Creation of a Single Farm Assurance Scheme

  49.  The Commission recommended that current assurance schemes need to be rationalised behind the Red Tractor Scheme and then promoted strongly to producers and consumers.

  50.  DIAL is a constituent member of the Board of the NDFAS, which is the farm assurance scheme for the dairy sector. DIAL has participated fully in seeking the integration of farm assurance schemes under the red tractor scheme whilst seeking to ensure that the interests of the dairy sector were full recognised.

Food Chain Centre

  51.  The Commission recommended that a Food Chain Centre should be established facilitated by the IGD.

  52.  DEFRA has provided a grant for a study by the Food Chain Centre into the dairy sector and DIAL members are participating in this study.

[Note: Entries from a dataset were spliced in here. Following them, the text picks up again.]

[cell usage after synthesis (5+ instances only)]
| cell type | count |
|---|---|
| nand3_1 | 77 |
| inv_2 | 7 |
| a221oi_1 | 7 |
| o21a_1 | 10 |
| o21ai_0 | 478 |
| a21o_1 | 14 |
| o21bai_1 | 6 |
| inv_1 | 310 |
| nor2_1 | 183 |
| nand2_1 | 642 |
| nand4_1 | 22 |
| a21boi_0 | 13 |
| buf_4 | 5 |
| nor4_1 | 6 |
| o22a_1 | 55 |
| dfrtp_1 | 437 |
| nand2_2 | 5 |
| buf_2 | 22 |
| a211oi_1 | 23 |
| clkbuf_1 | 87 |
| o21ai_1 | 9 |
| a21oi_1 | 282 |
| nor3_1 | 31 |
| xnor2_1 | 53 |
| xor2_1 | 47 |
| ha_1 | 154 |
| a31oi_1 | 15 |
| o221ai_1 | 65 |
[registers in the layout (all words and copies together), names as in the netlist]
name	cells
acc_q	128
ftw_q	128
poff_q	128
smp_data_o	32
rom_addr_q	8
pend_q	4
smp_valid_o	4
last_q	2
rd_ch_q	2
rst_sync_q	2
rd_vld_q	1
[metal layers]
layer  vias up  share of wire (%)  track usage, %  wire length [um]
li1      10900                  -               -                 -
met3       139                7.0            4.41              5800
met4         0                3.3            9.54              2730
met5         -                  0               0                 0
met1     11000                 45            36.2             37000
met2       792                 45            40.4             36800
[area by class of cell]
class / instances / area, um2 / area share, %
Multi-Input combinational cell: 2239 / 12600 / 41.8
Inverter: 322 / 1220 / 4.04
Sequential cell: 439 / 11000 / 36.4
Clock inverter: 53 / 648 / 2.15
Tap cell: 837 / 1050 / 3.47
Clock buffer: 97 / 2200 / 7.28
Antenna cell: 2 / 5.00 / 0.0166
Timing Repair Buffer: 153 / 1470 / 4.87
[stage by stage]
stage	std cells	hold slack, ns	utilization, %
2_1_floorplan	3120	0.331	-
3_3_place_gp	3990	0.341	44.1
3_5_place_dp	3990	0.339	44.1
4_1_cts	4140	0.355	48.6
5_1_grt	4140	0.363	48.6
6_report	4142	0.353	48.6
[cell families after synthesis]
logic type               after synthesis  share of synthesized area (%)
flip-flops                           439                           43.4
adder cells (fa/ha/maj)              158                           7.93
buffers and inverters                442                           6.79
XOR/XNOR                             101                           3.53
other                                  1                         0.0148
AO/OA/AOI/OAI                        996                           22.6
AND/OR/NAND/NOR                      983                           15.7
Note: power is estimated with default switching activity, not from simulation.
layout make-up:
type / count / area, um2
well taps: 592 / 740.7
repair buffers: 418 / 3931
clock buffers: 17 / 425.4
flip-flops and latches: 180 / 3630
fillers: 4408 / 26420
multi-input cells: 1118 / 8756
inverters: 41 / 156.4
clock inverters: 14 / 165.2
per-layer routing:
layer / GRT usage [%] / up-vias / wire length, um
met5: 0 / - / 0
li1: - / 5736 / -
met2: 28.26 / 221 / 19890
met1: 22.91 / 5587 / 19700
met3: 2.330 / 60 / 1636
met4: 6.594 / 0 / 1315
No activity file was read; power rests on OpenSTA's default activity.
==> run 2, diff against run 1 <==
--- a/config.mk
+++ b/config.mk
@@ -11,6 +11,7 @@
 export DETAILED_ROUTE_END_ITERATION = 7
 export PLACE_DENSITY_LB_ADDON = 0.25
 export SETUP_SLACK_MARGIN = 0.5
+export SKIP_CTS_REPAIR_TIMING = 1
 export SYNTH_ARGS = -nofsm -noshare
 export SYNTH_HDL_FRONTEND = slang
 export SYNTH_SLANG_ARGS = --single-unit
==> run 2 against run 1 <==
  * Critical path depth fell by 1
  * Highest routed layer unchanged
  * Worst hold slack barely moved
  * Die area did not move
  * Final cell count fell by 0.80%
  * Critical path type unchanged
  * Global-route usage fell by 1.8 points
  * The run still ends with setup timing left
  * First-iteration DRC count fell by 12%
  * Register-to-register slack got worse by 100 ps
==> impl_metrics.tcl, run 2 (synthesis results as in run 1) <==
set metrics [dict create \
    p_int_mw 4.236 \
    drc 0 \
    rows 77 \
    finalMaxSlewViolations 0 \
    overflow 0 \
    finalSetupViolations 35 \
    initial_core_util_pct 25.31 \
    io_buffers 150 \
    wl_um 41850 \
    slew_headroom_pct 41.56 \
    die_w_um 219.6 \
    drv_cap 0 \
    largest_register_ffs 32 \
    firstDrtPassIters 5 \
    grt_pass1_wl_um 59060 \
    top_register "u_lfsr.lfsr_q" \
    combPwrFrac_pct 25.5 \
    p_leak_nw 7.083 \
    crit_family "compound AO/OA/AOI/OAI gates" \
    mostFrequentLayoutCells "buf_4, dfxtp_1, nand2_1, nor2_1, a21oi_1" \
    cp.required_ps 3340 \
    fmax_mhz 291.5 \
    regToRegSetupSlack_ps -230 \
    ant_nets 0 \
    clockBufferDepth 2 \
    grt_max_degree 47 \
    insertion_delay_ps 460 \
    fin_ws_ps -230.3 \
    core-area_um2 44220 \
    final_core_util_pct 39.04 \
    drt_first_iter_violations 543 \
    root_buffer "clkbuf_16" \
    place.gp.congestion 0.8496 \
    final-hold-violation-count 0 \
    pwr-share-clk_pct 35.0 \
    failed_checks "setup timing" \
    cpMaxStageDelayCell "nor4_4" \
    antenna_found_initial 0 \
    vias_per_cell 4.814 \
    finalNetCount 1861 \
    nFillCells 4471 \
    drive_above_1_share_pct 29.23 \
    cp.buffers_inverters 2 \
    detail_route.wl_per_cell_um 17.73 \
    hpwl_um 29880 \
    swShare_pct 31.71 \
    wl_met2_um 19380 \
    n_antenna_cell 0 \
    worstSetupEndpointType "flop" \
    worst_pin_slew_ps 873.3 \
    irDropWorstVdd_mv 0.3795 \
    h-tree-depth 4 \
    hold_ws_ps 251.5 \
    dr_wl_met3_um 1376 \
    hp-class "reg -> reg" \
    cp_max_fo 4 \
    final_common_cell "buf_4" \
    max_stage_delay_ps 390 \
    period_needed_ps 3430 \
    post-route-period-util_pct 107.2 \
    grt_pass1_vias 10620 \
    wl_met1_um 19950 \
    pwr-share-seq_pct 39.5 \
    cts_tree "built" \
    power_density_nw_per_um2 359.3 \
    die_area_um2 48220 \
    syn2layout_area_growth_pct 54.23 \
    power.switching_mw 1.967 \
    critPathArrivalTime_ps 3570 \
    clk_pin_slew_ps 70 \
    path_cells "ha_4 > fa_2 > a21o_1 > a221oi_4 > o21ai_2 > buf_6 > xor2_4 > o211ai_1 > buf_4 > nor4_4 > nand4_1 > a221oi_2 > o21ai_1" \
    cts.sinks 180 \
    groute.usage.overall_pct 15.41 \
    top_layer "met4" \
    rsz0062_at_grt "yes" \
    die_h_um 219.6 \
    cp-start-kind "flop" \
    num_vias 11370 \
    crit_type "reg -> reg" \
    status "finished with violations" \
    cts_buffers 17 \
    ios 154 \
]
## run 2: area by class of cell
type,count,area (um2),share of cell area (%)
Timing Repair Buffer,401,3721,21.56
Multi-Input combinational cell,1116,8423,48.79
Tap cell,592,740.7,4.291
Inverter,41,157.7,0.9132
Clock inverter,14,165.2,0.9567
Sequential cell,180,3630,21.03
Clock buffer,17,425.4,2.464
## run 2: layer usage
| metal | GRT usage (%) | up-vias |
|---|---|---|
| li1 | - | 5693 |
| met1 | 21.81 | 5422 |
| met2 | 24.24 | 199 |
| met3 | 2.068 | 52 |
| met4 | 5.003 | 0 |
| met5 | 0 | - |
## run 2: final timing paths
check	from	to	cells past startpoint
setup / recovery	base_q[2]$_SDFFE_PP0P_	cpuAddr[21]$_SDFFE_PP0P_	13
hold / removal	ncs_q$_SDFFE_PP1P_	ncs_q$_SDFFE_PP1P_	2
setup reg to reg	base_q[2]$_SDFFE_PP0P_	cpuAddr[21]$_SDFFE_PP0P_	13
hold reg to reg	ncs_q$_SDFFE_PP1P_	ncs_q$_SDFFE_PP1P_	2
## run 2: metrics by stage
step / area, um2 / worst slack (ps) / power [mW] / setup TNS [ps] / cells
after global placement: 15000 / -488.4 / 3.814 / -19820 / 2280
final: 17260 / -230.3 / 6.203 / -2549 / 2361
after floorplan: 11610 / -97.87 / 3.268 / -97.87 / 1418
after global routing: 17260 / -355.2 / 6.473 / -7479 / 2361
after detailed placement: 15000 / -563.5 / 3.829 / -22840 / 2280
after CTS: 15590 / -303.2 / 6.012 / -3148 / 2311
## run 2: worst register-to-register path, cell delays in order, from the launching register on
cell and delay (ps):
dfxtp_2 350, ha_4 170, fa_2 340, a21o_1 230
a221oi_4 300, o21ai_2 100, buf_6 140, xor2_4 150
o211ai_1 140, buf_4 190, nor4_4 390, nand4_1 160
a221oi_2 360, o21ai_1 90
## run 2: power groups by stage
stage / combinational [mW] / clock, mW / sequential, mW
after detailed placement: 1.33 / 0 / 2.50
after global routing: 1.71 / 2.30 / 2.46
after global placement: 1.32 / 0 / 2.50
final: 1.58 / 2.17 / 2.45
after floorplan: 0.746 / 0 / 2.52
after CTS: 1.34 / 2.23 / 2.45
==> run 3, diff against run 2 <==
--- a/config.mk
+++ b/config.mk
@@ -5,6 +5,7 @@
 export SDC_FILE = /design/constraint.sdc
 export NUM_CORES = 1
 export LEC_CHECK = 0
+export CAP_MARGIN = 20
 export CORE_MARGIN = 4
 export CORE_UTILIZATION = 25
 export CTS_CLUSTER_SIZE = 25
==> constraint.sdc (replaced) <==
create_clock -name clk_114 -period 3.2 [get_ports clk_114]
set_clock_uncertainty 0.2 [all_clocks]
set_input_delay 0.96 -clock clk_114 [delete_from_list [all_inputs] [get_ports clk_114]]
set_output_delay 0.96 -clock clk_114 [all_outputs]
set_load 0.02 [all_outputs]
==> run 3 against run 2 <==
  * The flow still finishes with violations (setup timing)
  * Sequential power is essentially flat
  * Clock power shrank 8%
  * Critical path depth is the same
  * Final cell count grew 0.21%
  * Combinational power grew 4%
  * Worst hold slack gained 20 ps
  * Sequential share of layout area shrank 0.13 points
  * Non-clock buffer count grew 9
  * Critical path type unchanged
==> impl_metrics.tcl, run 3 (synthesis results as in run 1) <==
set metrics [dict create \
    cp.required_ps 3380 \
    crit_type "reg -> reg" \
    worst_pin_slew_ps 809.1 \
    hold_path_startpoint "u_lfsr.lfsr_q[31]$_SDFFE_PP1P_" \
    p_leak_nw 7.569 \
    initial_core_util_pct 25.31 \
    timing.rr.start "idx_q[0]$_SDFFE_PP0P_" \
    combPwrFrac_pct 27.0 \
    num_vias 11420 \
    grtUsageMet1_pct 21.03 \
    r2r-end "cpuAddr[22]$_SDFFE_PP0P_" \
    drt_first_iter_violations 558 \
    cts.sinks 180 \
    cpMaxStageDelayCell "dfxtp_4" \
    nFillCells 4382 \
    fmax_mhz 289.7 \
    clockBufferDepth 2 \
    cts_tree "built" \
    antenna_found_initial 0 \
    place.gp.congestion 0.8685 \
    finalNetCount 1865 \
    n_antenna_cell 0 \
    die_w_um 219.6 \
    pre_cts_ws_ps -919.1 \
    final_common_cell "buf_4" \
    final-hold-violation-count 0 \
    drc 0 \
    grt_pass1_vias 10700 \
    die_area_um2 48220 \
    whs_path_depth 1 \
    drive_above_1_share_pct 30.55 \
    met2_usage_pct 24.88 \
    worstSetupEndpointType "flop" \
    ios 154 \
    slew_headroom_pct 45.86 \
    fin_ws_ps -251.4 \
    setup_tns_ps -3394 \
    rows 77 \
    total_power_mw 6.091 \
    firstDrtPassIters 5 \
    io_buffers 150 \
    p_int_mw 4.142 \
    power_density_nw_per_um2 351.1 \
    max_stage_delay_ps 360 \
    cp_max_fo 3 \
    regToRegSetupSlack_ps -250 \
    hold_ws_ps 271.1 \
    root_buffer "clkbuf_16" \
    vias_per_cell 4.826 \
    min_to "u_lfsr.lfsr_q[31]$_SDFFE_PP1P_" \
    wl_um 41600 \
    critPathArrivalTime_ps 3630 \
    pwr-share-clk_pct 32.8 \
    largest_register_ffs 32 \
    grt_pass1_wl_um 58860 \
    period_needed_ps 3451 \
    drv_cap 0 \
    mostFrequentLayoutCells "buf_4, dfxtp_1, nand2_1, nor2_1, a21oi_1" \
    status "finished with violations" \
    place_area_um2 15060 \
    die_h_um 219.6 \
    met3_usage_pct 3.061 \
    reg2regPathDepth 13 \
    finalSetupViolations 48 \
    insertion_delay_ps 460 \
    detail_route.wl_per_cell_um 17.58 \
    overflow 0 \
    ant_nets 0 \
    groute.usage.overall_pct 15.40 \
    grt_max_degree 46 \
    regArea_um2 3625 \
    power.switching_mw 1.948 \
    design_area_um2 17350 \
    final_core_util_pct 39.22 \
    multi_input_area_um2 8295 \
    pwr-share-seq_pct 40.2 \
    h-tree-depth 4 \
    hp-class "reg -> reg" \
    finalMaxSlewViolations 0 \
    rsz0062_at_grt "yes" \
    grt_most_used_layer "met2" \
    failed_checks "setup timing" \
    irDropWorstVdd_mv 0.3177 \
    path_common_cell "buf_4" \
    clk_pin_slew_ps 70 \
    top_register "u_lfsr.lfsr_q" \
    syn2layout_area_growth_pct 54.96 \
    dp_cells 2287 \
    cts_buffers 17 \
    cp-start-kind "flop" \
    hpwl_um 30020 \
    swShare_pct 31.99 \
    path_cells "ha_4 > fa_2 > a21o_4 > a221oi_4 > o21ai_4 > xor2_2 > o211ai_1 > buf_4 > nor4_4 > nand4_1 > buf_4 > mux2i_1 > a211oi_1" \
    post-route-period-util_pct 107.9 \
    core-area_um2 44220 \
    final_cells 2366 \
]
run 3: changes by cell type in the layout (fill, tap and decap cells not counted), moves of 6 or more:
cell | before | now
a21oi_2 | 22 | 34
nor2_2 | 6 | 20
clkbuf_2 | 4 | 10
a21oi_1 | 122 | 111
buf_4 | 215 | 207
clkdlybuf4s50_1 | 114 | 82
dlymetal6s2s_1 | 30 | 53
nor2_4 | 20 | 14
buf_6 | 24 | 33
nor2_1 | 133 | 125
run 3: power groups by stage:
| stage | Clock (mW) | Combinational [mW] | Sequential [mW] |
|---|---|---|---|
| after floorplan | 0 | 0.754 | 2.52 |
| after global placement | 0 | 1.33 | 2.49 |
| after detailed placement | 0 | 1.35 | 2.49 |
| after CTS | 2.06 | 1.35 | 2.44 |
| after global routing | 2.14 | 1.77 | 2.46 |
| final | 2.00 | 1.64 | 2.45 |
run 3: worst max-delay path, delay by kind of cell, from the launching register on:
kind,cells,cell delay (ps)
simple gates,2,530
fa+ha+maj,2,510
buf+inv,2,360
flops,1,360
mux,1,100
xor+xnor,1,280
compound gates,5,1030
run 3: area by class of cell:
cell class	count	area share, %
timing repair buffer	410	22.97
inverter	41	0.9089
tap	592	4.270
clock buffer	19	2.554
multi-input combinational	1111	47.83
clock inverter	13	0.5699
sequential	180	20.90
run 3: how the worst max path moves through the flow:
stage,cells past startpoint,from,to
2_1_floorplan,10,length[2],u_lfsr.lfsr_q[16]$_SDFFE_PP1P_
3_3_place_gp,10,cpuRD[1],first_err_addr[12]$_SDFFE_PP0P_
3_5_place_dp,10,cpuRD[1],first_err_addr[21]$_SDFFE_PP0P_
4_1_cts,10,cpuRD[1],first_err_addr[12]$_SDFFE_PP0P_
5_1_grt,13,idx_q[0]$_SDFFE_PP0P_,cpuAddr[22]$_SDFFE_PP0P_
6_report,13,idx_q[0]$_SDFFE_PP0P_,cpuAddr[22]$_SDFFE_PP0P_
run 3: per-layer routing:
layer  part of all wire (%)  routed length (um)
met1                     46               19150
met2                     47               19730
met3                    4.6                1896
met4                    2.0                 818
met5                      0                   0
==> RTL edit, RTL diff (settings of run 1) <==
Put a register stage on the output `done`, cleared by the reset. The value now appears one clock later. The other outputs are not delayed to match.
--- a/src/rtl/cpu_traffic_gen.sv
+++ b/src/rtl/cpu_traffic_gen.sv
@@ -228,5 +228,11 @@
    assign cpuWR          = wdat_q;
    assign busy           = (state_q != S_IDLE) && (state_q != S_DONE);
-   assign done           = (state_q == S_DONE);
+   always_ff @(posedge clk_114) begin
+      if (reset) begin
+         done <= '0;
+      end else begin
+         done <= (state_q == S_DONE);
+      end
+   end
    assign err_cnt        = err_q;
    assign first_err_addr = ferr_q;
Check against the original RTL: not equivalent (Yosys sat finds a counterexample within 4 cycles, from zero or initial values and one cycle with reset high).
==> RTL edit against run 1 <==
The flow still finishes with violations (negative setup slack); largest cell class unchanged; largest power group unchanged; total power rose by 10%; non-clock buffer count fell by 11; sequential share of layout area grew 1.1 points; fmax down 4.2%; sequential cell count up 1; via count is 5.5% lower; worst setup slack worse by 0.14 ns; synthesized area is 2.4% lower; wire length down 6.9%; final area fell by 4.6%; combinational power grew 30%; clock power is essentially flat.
===== src/rtl/uart_rx.sv =====
// uart_rx: 8-bit, LSB-first asynchronous serial receiver with a one-entry valid/ready holding register.
// Define UART_RX_PARITY_EN to add an even-parity bit between the data bits and the stop bit.
module uart_rx #(
  parameter int CLK_FREQ  = 27_000_000,
  parameter int BAUD_RATE = 115200
) (
  input  logic       I_clk,
  input  logic       I_rst_n,
  input  logic       I_rx,
  output logic [7:0] O_data,
  output logic       O_valid,
  input  logic       I_ready,
  output logic       O_busy,
  output logic       O_frame_err,
  output logic       O_overrun,
  output logic       O_parity_err
);

  localparam int CLKS_PER_BIT = (CLK_FREQ + BAUD_RATE / 2) / BAUD_RATE;
  localparam int HALF_BIT     = CLKS_PER_BIT / 2;
  localparam int CW           = $clog2(CLKS_PER_BIT);
  localparam logic [CW-1:0] BIT_LAST  = CW'(CLKS_PER_BIT - 1);
  localparam logic [CW-1:0] HALF_LAST = CW'(HALF_BIT - 1);

  generate
    if (CLKS_PER_BIT < 4) begin : g_cpb_too_small
      $error("uart_rx: CLKS_PER_BIT must be at least 4");
    end
  endgenerate

  typedef enum logic [2:0] {
    S_IDLE      = 3'd0,
    S_START     = 3'd1,
    S_DATA      = 3'd2,
    S_STOP      = 3'd3,
    S_WAIT_HIGH = 3'd4
`ifdef UART_RX_PARITY_EN
    ,
    S_PARITY    = 3'd5
`endif
  } state_t;

  // Handshake: a byte moves to the consumer on every I_clk edge where
  // O_valid & I_ready; O_data is stable while O_valid is high.

  logic          r_rx_meta;
  logic          r_rx_s;
  state_t        r_state;
  state_t        w_next_state;
  logic [CW-1:0] r_cnt;
  logic [2:0]    r_bit_cnt;
  logic [7:0]    r_shift;
  logic          w_sample;
  logic          w_shift_en;
  logic          w_stop_sample;
  logic          w_busy;
  logic          w_par_ok;
  logic          r_stop_ok;
  logic          r_stop_bad;
  logic          r_valid;
  logic [7:0]    r_data;
  logic          r_frame_err;
  logic          r_overrun;

  // Synchroniser resets high so leaving reset never looks like a start bit.
  always_ff @(posedge I_clk or negedge I_rst_n) begin
    if (!I_rst_n) begin
      r_rx_meta <= 1'b1;
      r_rx_s    <= 1'b1;
    end else begin
      r_rx_meta <= I_rx;
      r_rx_s    <= r_rx_meta;
    end
  end

  always_ff @(posedge I_clk or negedge I_rst_n) begin
    if (!I_rst_n) r_state <= S_IDLE;
    else          r_state <= w_next_state;
  end

  always_comb begin
    w_next_state = r_state;
    case (r_state)
      S_IDLE:      if (!r_rx_s) w_next_state = S_START;
      S_START:     if (w_sample) w_next_state = r_rx_s ? S_IDLE : S_DATA;
`ifdef UART_RX_PARITY_EN
      S_DATA:      if (w_sample && (r_bit_cnt == 3'd7)) w_next_state = S_PARITY;
      S_PARITY:    if (w_sample) w_next_state = S_STOP;
`else
      S_DATA:      if (w_sample && (r_bit_cnt == 3'd7)) w_next_state = S_STOP;
`endif
      S_STOP:      if (w_sample) w_next_state = r_rx_s ? S_IDLE : S_WAIT_HIGH;
      S_WAIT_HIGH: if (r_rx_s) w_next_state = S_IDLE;
      default:     w_next_state = S_IDLE;
    endcase
  end

  always_comb begin
    w_sample      = 1'b0;
    w_shift_en    = 1'b0;
    w_stop_sample = 1'b0;
    w_busy        = 1'b1;
    case (r_state)
      S_IDLE:      w_busy = 1'b0;
      S_WAIT_HIGH: w_busy = 1'b0;
      S_START:     w_sample = (r_cnt == HALF_LAST);
      S_DATA: begin
        w_sample   = (r_cnt == BIT_LAST);
        w_shift_en = (r_cnt == BIT_LAST);
      end
`ifdef UART_RX_PARITY_EN
      S_PARITY:    w_sample = (r_cnt == BIT_LAST);
`endif
      S_STOP: begin
        w_sample      = (r_cnt == BIT_LAST);
        w_stop_sample = (r_cnt == BIT_LAST);
      end
      default:     w_busy = 1'b0;
    endcase
  end

  // The baud counter restarts on every state change and at each sample point.
  always_ff @(posedge I_clk or negedge I_rst_n) begin
    if (!I_rst_n) begin
      r_cnt     <= '0;
      r_bit_cnt <= 3'd0;
      r_shift   <= 8'd0;
    end else begin
      if ((w_next_state != r_state) || w_sample || !w_busy) r_cnt <= '0;
      else                                                  r_cnt <= r_cnt + 1'b1;
      if (r_state != S_DATA) r_bit_cnt <= 3'd0;
      else if (w_sample)     r_bit_cnt <= r_bit_cnt + 3'd1;
      if (w_shift_en) r_shift <= {r_rx_s, r_shift[7:1]};
    end
  end

`ifdef UART_RX_PARITY_EN
  logic r_par_bit;
  logic r_par_bad;
  logic r_parity_err;

  assign w_par_ok = ((^r_shift) == r_par_bit);

  always_ff @(posedge I_clk or negedge I_rst_n) begin
    if (!I_rst_n) begin
      r_par_bit    <= 1'b0;
      r_par_bad    <= 1'b0;
      r_parity_err <= 1'b0;
    end else begin
      if ((r_state == S_PARITY) && w_sample) r_par_bit <= r_rx_s;
      // A bad stop bit wins over a parity mismatch.
      r_par_bad    <= w_stop_sample & r_rx_s & ~w_par_ok;
      r_parity_err <= r_par_bad;
    end
  end

  assign O_parity_err = r_parity_err;
`else
  assign w_par_ok     = 1'b1;
  assign O_parity_err = 1'b0;
`endif

  always_ff @(posedge I_clk or negedge I_rst_n) begin
    if (!I_rst_n) begin
      r_stop_ok   <= 1'b0;
      r_stop_bad  <= 1'b0;
      r_valid     <= 1'b0;
      r_data      <= 8'd0;
      r_frame_err <= 1'b0;
      r_overrun   <= 1'b0;
    end else begin
      r_stop_ok   <= w_stop_sample & r_rx_s & w_par_ok;
      r_stop_bad  <= w_stop_sample & ~r_rx_s;
      r_frame_err <= r_stop_bad;
      r_overrun   <= r_stop_ok & r_valid & ~I_ready;
      // A consumer taking the old byte in the delivery cycle frees the slot for the new one.
      if (r_stop_ok && (!r_valid || I_ready)) begin
        r_valid <= 1'b1;
        r_data  <= r_shift;
      end else if (r_valid && I_ready) begin
        r_valid <= 1'b0;
      end
    end
  end

  assign O_data      = r_data;
  assign O_valid     = r_valid;
  assign O_busy      = w_busy;
  assign O_frame_err = r_frame_err;
  assign O_overrun   = r_overrun;

endmodule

Food Industry Sustainability Strategy

  53.  DIAL is participating in the discussions led by DEFRA on the creation of a Food Industry Sustainability Strategy. DIAL will be seeking to formulate a strategy specifically for the processing sector.

Closer Co-operation

  54.  The Policy Commission also made a general call for closer co-operation within each sector and for agriculture to reconnect with its markets.

  55.  As an organisation DIAL is seeking a closer working relationship with other trade bodies in the sector. DIAL has created a number of forums to discuss industry issues with producer co-ops. DIAL is also participating in a number of marketing initiatives co-financed by the producer levy funded Milk Development Council.